Ainda que viver mais não tenha, que se saiba, compromisso com viver melhor, esta é meta mais pleiteada. Se será bom ou não a gente verá depois. Alguns muito velhos admitem que não foi uma ideia boa ultrapassar a média, e na minha experiência esta queixa está, geralmente, relacionada à irrealização dos projetos da prole.
Deixando de lado esse grupo de desencantados, a maioria festeja a perspectiva de envelhecer, muitas vezes sem nenhuma noção das perdas que virão associadas à decrepitude.
A ideia desta crônica é esquecer esses eventuais rabugentos da terceira idade em diante e fixar-nos naqueles que não viveram tanto para enfastiar e se sentem ameaçados de morte por alguma doença extemporânea.
Para esses, cada fatia de vida ampliada, não importa a que custo, é festejada com euforia — e entre os bem amados o tempo extra reconquistado nunca será suficiente.
Quando internou para a sexta operação, quase duas décadas tinham se passado, os filhos haviam crescido, estavam formados, e um neto agora alegrava a família.
Quem trabalha com transplante convive com essa população selecionada pela reciprocidade do afeto, que encanta e justifica a vida, porque eles têm amor para dar e amor para receber. No arquivo da Secção de Cirurgia da Academia Nacional de Medicina, está guardada a história de uma mulher de 30 anos, de Manaus, operada pelo Fabio Jatene, que representa esse modelo perfeito da vontade de viver, sempre pela mais nobre das razões: o amor dos seus.
Portadora de um tumor extremamente agressivo e situado ente estruturas vitais do tórax, ela expressou, ao ser informada da indicação cirúrgica, uma confiança absoluta, este sentimento que coloca o cirurgião no seio da família, com tudo o que ele tenha de recursos técnicos, acrescido do peso da responsabilidade, pois todos dependem dele. Quem já viveu esta situação sabe de que peso estou falando.
Antes da primeira cirurgia, ancorada no amor dos pais, o apelo foi que ela precisava muito viver para criar seus filhos pequenos. Nos 18 anos que se seguiram, vitimada pela tendência desse tumor de recidivar em diferentes órgãos, ela foi operada seis vezes, sempre voltando à vida útil entre os seus amados.
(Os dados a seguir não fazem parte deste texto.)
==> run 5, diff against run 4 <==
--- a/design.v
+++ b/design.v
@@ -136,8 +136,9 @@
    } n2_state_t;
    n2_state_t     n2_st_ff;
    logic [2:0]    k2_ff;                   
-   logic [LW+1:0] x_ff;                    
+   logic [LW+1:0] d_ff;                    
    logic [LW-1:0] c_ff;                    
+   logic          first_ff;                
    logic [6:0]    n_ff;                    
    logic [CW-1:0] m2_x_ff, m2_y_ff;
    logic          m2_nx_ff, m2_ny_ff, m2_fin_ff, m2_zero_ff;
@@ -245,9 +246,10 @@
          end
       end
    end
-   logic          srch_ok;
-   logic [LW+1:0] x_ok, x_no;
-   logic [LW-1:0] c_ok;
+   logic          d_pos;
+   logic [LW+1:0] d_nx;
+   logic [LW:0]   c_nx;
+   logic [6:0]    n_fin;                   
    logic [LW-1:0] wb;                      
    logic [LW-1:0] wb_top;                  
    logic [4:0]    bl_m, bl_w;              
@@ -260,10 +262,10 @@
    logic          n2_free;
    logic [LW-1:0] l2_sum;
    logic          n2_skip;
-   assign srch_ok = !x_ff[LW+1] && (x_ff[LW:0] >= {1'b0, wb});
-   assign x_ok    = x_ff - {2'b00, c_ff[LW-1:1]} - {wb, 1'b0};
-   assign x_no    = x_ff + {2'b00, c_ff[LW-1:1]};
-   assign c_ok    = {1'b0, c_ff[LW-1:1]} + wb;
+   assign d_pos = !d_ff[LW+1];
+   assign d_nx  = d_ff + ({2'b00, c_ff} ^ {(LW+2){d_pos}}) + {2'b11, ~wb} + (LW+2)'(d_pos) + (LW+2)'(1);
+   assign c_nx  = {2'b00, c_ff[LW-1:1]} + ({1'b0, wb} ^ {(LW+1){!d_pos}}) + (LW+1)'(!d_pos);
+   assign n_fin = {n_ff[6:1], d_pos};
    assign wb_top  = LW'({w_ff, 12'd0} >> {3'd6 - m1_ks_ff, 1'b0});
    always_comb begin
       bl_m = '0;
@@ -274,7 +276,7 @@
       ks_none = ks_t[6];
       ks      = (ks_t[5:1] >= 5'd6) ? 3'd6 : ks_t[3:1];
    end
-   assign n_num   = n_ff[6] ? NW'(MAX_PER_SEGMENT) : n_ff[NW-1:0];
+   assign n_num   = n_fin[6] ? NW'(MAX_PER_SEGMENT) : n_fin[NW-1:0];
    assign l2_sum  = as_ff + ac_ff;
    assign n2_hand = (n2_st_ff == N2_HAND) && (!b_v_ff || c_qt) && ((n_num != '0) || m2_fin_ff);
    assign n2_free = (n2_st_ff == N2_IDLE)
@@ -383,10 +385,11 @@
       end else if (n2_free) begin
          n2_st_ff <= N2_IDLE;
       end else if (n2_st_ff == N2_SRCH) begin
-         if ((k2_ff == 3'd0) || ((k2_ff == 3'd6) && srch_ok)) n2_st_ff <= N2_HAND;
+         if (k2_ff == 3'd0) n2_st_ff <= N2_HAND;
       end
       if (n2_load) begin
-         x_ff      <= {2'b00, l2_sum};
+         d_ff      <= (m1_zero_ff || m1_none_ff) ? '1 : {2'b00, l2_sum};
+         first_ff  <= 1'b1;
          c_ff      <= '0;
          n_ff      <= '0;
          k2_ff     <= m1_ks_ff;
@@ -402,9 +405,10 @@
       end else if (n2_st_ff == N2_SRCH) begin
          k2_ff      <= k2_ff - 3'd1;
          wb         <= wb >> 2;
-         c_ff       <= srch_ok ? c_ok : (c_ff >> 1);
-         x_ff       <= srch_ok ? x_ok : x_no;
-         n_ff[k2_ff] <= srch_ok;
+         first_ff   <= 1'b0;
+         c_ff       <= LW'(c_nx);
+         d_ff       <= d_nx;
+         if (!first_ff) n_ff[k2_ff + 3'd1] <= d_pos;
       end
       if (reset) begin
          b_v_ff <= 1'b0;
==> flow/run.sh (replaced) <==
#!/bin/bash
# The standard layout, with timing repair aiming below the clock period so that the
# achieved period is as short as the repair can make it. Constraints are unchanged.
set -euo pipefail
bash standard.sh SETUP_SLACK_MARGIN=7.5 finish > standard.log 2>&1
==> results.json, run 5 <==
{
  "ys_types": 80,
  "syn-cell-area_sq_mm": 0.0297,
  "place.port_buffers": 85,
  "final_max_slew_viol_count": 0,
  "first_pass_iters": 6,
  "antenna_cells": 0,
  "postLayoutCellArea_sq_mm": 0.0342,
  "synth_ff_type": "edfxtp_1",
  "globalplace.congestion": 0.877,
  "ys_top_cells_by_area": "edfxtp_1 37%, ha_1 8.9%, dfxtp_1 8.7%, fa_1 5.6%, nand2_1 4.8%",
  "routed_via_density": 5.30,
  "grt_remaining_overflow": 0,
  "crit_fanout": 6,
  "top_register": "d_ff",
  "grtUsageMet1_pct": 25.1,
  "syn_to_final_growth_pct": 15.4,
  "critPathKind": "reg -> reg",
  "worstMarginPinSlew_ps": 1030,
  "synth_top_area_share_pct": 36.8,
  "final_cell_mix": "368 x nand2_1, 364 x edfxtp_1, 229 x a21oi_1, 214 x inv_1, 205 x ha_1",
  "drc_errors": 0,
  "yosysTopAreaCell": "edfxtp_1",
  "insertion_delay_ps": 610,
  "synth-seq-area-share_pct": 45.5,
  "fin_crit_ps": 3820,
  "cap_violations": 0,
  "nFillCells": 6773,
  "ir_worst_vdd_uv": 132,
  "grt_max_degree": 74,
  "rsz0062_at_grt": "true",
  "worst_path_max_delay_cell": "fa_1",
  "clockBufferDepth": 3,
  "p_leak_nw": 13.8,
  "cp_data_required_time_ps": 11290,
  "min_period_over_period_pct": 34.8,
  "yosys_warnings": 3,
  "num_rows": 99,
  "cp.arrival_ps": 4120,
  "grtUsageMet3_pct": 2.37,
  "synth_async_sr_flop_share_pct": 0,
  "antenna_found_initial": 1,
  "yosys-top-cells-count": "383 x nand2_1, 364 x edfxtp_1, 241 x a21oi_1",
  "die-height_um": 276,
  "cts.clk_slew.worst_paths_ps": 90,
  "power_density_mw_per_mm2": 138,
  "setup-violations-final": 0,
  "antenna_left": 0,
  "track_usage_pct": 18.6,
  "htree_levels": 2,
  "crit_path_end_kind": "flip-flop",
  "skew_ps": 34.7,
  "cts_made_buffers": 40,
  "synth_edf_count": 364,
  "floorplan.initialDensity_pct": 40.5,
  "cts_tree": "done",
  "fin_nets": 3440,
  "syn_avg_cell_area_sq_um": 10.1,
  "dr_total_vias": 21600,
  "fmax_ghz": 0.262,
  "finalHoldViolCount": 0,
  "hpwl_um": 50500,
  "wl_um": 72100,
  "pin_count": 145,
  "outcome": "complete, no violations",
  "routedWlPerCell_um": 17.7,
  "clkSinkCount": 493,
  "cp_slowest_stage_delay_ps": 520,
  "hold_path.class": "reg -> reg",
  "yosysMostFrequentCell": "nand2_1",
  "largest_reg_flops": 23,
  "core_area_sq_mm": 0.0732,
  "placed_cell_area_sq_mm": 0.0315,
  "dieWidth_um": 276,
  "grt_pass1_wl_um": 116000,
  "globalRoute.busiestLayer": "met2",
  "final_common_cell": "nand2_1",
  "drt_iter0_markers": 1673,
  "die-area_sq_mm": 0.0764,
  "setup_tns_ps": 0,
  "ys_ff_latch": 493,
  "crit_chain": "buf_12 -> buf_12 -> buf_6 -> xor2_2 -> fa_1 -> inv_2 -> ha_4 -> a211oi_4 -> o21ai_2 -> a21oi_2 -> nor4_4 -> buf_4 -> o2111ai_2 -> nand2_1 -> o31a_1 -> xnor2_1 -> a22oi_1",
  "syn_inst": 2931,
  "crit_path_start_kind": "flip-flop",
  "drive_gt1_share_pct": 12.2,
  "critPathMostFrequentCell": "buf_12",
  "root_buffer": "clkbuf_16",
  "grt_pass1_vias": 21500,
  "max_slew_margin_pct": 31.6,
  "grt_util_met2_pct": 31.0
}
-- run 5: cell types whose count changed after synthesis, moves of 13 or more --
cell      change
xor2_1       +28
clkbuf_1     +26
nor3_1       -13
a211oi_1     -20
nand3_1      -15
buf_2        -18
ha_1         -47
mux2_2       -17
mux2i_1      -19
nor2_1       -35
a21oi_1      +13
Quando internou para a sexta operação, quase duas décadas tinham se passado, os filhos haviam crescido, estavam formados, e um neto agora alegrava a família. Às vésperas da operação, o Fábio foi visitá-la. O trio inseparável lá estava. Mais velhos, mais desgastados pelas idas e vindas do destino e pela doença. Mas a confiança seguia intacta, apesar dos tempos difíceis.
"Mais uma vez, meu querido doutor", disse ela. "Estou cansada! Foram tantas operações e elas estão se tornando cada vez mais difíceis. Estou com medo de numa hora dessas não resistir."
E aí ela disse algo que relembrou o início de tudo, 18 anos atrás, e que mostrou que não há limites para a fé e para a esperança de alguém. E o Fabio Jatene, um gigante de coração mole, encheu o olho para anunciar o último pedido: "Queria apenas um pouco mais de tempo por aqui. Queria muito poder ver meus netos crescerem!".